*Assignment*: The word "with" marks the lines to report; pull each of them from the listing.

*Extracted data*:
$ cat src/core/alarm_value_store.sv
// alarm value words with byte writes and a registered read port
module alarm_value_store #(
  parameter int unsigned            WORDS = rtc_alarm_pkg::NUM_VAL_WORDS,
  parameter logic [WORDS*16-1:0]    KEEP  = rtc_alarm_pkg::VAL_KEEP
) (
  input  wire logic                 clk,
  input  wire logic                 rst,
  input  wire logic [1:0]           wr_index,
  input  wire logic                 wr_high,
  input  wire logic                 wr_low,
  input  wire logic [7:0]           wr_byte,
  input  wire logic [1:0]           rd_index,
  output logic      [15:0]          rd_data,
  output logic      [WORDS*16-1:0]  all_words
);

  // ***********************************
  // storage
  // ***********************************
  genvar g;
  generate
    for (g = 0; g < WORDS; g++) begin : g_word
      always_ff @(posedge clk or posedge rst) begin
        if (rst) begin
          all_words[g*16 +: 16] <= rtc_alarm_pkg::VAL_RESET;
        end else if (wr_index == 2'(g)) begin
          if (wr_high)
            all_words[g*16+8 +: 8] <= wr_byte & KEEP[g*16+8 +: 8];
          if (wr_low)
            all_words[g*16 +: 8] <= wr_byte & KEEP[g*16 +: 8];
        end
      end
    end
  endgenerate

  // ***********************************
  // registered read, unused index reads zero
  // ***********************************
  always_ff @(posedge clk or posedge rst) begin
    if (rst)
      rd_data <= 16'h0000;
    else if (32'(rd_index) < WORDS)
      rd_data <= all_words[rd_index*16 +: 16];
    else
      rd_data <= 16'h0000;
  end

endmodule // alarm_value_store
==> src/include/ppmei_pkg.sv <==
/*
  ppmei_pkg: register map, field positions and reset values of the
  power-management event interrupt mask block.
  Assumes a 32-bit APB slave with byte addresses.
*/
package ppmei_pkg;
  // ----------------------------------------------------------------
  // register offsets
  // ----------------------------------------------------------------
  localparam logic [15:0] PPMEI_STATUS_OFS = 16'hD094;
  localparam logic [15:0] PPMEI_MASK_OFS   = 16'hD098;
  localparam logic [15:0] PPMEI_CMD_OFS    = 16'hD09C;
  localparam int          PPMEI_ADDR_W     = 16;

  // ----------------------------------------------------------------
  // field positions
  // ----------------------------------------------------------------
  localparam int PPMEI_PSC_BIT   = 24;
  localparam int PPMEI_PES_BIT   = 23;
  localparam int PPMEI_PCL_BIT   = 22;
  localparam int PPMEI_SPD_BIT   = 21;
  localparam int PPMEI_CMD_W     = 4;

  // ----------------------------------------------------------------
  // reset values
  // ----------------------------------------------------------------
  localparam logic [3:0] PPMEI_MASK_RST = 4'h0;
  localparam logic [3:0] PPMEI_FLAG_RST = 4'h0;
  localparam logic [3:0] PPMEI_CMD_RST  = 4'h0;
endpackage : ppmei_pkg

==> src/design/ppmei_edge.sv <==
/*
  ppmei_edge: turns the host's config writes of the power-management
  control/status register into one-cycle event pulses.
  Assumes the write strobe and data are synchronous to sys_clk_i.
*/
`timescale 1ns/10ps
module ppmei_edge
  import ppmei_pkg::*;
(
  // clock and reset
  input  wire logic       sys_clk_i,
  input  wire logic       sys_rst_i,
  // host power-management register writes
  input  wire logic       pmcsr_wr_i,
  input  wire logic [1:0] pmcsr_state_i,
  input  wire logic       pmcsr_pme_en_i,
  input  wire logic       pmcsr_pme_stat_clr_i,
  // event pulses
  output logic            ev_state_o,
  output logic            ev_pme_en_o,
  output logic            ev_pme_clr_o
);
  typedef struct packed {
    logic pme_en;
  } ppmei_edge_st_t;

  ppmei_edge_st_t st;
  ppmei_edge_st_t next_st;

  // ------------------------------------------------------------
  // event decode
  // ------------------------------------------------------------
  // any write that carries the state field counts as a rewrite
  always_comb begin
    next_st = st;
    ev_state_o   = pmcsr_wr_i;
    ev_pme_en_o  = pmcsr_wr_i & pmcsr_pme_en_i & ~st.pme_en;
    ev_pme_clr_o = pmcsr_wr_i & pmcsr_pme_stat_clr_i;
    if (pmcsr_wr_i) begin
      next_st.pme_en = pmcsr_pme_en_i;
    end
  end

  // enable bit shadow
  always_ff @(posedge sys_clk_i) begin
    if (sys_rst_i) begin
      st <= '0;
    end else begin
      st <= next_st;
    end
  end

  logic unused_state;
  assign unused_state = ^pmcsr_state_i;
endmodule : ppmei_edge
--
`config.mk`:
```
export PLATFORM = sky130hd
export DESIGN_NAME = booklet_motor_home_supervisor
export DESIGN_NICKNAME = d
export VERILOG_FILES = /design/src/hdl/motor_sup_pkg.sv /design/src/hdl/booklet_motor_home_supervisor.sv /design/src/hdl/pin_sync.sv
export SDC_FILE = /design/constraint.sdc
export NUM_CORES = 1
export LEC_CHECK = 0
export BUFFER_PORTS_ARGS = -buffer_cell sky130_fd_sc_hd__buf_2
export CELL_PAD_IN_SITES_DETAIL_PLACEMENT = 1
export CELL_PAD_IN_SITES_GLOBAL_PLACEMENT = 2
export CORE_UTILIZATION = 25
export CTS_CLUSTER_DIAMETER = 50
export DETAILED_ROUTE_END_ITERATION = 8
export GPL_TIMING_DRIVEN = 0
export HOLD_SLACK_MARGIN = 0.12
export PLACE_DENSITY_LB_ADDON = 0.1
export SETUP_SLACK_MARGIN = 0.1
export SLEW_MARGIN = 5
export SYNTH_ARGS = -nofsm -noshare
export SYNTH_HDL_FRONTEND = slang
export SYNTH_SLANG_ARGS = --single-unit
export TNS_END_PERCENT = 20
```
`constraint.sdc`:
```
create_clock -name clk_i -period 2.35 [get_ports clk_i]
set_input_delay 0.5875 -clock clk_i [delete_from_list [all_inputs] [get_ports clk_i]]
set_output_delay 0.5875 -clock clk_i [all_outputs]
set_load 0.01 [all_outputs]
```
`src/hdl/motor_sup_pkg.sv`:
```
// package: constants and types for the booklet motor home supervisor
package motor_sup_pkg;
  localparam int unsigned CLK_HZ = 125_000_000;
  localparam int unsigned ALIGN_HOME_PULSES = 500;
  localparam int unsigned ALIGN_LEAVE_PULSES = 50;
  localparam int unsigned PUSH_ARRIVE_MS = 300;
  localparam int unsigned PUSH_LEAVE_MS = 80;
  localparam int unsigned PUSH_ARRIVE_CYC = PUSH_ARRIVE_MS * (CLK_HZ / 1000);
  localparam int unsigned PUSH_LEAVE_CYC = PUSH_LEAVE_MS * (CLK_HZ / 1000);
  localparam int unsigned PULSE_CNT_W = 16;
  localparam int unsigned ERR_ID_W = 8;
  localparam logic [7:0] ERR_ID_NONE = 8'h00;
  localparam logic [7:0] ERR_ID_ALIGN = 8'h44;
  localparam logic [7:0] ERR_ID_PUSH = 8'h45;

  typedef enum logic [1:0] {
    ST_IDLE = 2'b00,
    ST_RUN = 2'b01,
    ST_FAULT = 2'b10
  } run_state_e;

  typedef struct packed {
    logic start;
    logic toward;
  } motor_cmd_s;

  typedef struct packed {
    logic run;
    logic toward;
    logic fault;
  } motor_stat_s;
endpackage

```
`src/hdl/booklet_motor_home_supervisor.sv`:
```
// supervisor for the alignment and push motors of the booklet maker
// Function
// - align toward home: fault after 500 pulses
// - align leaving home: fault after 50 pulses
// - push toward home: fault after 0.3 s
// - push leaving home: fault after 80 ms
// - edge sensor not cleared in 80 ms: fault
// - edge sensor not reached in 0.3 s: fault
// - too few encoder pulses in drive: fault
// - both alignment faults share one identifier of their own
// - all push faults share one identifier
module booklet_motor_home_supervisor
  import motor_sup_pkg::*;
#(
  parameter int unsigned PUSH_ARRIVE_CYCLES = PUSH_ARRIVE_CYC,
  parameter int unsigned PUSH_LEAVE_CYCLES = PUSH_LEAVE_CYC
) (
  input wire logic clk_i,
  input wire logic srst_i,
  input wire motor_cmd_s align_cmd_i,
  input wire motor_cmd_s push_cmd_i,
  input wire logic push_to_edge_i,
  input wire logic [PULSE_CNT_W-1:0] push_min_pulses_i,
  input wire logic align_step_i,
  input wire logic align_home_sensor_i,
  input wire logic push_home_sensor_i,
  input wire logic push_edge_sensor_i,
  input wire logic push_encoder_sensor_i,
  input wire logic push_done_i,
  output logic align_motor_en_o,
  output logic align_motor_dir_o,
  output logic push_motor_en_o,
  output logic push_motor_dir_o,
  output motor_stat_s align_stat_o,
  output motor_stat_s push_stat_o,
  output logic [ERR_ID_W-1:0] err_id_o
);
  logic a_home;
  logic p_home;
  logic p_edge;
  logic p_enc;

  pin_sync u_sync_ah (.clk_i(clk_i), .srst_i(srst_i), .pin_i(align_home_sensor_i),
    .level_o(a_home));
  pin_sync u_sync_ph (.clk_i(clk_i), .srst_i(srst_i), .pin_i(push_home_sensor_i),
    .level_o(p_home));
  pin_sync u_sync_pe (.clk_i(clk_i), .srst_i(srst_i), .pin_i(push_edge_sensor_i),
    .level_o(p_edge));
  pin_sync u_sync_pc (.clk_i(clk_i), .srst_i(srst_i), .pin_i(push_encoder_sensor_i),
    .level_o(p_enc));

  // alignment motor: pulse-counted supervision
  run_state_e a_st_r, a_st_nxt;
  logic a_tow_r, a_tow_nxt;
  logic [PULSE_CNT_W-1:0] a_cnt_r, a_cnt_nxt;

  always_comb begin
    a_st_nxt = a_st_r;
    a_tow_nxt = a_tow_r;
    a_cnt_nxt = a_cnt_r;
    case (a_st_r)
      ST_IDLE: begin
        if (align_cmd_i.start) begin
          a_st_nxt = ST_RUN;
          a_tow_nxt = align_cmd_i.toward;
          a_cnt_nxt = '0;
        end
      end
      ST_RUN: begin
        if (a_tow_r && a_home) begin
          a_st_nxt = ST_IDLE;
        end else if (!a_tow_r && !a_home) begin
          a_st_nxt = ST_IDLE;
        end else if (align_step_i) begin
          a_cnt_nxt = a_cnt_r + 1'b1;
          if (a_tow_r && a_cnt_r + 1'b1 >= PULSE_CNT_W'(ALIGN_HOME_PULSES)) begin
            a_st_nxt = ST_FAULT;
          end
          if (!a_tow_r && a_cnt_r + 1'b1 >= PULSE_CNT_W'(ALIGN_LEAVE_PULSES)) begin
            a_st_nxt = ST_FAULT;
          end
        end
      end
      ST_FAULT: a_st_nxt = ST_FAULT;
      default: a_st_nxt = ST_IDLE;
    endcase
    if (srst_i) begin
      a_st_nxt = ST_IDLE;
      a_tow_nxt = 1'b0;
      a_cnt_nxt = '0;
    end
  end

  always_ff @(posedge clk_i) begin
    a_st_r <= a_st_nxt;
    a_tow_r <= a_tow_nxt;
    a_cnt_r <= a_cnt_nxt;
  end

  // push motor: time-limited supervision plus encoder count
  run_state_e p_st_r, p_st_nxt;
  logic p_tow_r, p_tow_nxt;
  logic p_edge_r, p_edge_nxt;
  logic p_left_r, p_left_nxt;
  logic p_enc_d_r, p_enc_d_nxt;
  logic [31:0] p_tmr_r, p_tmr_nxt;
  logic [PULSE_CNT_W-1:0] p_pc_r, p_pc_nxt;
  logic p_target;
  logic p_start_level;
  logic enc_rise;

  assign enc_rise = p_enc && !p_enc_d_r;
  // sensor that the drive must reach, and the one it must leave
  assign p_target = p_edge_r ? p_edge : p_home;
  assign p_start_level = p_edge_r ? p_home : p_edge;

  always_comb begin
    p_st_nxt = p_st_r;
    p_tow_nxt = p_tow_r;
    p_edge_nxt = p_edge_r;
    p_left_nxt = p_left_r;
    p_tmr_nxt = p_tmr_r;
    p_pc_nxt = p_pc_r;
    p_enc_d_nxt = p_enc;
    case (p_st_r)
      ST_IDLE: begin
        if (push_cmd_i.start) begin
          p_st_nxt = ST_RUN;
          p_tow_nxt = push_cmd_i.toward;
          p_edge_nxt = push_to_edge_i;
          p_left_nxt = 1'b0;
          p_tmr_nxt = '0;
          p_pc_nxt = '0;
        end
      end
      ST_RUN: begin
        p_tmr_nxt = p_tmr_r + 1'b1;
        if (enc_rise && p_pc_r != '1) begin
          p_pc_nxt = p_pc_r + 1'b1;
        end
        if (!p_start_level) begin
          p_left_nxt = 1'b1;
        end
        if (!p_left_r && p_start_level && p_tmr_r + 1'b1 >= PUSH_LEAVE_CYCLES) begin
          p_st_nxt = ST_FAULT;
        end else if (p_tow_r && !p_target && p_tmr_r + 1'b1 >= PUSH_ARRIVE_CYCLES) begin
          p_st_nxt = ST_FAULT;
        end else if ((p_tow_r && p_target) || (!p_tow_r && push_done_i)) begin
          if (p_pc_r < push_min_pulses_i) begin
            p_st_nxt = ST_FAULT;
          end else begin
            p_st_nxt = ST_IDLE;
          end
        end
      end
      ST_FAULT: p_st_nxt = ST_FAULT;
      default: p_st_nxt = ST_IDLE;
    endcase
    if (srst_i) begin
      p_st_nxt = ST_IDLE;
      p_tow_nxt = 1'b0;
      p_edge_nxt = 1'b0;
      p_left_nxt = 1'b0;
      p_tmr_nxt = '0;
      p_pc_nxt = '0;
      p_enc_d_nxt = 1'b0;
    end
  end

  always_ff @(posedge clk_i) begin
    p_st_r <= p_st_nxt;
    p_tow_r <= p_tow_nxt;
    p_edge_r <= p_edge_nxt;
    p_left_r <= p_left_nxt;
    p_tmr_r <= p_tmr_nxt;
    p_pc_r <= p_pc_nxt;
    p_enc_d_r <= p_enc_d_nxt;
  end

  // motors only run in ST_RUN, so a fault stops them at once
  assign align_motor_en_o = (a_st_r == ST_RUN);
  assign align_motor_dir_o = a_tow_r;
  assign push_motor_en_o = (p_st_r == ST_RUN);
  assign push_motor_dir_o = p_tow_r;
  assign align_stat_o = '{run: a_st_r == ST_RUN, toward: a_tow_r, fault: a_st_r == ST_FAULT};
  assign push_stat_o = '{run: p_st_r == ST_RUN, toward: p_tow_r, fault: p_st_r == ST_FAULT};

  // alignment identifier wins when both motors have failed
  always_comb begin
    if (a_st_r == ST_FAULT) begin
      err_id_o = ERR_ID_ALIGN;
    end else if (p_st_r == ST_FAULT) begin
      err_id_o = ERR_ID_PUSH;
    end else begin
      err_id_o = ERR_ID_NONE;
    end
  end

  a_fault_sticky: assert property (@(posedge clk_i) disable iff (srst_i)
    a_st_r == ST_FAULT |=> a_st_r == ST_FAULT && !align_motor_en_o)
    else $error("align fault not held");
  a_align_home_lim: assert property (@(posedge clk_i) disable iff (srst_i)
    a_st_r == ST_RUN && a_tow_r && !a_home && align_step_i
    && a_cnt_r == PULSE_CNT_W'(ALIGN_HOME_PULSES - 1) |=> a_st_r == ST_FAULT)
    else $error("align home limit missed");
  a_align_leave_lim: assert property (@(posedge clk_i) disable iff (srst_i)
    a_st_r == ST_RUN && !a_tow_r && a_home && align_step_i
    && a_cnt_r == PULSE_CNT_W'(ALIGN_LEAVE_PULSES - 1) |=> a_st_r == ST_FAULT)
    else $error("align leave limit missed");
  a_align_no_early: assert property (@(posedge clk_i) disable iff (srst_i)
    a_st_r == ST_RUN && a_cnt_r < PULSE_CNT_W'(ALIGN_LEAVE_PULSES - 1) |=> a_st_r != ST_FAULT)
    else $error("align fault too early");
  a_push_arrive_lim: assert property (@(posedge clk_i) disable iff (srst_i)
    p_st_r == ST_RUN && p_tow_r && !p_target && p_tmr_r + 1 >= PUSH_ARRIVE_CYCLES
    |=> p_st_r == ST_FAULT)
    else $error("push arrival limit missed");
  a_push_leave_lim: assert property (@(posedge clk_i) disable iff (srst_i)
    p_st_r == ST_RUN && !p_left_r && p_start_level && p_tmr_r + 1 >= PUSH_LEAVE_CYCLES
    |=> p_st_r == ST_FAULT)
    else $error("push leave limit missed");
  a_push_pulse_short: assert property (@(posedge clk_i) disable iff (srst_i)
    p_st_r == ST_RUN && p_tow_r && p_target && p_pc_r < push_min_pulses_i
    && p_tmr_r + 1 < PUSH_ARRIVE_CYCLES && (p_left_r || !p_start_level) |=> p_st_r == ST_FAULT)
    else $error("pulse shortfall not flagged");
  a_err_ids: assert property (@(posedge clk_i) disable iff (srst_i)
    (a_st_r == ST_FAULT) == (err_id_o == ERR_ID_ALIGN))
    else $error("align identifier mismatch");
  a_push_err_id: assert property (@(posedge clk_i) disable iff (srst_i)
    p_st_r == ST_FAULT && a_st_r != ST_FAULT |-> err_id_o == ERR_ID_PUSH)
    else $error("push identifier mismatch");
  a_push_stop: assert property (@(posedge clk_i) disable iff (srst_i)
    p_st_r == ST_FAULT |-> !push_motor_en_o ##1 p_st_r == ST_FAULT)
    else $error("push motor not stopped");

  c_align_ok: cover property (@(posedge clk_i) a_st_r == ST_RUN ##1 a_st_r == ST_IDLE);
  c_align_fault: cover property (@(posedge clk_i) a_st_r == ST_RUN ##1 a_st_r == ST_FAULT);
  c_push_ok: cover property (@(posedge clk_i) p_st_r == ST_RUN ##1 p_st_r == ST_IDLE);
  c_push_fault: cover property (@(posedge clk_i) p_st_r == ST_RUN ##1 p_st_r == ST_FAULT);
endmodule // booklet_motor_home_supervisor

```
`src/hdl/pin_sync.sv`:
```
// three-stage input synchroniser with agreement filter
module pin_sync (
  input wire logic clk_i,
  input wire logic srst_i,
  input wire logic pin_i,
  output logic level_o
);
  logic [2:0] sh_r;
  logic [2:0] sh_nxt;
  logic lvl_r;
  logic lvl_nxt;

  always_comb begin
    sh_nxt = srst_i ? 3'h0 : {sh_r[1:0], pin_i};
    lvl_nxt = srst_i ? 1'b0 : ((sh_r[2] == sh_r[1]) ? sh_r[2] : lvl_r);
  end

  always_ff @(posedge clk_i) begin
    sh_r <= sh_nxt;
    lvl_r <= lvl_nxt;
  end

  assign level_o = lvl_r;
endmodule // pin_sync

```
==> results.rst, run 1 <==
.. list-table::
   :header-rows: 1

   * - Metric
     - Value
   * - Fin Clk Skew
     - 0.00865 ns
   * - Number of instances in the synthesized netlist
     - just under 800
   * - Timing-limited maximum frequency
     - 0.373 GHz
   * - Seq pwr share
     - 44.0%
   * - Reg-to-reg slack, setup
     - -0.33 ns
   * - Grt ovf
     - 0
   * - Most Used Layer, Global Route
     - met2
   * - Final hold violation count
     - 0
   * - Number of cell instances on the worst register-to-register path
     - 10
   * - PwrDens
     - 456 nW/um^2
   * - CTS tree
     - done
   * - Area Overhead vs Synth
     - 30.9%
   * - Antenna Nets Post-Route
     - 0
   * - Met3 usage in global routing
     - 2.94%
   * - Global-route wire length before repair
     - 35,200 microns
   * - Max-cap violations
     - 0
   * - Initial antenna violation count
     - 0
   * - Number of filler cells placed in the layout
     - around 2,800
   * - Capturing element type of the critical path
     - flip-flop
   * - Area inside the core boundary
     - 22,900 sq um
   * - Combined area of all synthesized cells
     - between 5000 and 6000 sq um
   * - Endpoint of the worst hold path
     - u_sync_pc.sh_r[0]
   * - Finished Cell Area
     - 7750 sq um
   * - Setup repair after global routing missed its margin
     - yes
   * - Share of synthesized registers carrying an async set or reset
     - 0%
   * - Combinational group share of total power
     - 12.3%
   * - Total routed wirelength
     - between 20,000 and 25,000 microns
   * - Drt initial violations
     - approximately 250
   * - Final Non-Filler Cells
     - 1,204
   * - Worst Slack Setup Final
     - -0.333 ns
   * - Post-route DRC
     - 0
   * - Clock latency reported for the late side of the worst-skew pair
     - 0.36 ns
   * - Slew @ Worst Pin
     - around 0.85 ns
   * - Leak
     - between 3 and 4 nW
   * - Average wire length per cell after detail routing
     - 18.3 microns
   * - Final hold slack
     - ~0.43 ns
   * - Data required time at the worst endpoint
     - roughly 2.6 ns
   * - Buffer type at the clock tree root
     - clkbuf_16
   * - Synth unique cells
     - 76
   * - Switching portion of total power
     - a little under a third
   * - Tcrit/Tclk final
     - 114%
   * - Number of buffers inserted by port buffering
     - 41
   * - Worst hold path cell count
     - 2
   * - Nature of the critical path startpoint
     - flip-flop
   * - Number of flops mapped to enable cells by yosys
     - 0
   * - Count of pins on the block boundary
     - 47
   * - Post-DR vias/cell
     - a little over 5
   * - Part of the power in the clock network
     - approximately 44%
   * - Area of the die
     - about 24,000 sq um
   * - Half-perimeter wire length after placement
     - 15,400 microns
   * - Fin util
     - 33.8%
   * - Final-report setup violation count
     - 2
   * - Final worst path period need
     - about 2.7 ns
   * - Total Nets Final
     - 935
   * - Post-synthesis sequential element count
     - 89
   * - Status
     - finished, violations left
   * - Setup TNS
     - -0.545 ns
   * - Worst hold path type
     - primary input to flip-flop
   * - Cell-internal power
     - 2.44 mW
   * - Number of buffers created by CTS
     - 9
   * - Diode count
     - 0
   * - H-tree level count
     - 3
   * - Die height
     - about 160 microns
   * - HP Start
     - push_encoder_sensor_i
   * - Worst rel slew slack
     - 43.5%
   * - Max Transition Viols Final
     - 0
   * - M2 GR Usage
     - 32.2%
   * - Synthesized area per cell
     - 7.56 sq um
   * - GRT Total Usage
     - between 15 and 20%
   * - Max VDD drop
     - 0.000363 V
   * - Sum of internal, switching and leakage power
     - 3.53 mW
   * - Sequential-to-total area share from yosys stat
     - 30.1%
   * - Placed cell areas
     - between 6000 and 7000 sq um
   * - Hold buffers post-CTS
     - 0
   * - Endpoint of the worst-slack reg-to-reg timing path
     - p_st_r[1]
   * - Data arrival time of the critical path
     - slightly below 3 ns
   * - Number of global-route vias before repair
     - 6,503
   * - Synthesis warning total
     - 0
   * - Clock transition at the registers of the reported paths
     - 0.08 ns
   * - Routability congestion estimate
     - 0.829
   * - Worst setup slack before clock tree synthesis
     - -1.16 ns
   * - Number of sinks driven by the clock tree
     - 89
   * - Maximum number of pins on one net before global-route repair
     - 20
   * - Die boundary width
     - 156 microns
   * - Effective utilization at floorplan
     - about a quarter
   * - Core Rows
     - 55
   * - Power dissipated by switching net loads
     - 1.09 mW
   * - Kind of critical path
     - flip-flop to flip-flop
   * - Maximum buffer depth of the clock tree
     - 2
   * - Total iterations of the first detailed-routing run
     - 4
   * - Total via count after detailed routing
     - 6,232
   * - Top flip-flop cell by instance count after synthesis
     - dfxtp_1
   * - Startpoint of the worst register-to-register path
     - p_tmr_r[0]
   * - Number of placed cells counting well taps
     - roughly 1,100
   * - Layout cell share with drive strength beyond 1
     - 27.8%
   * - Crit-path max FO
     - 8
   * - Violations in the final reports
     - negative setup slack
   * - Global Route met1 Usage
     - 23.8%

*Your solution*:
// alarm value words with byte writes and a registered read port
  Assumes a 32-bit APB slave with byte addresses.
// three-stage input synchroniser with agreement filter
   * - Layout cell share with drive strength beyond 1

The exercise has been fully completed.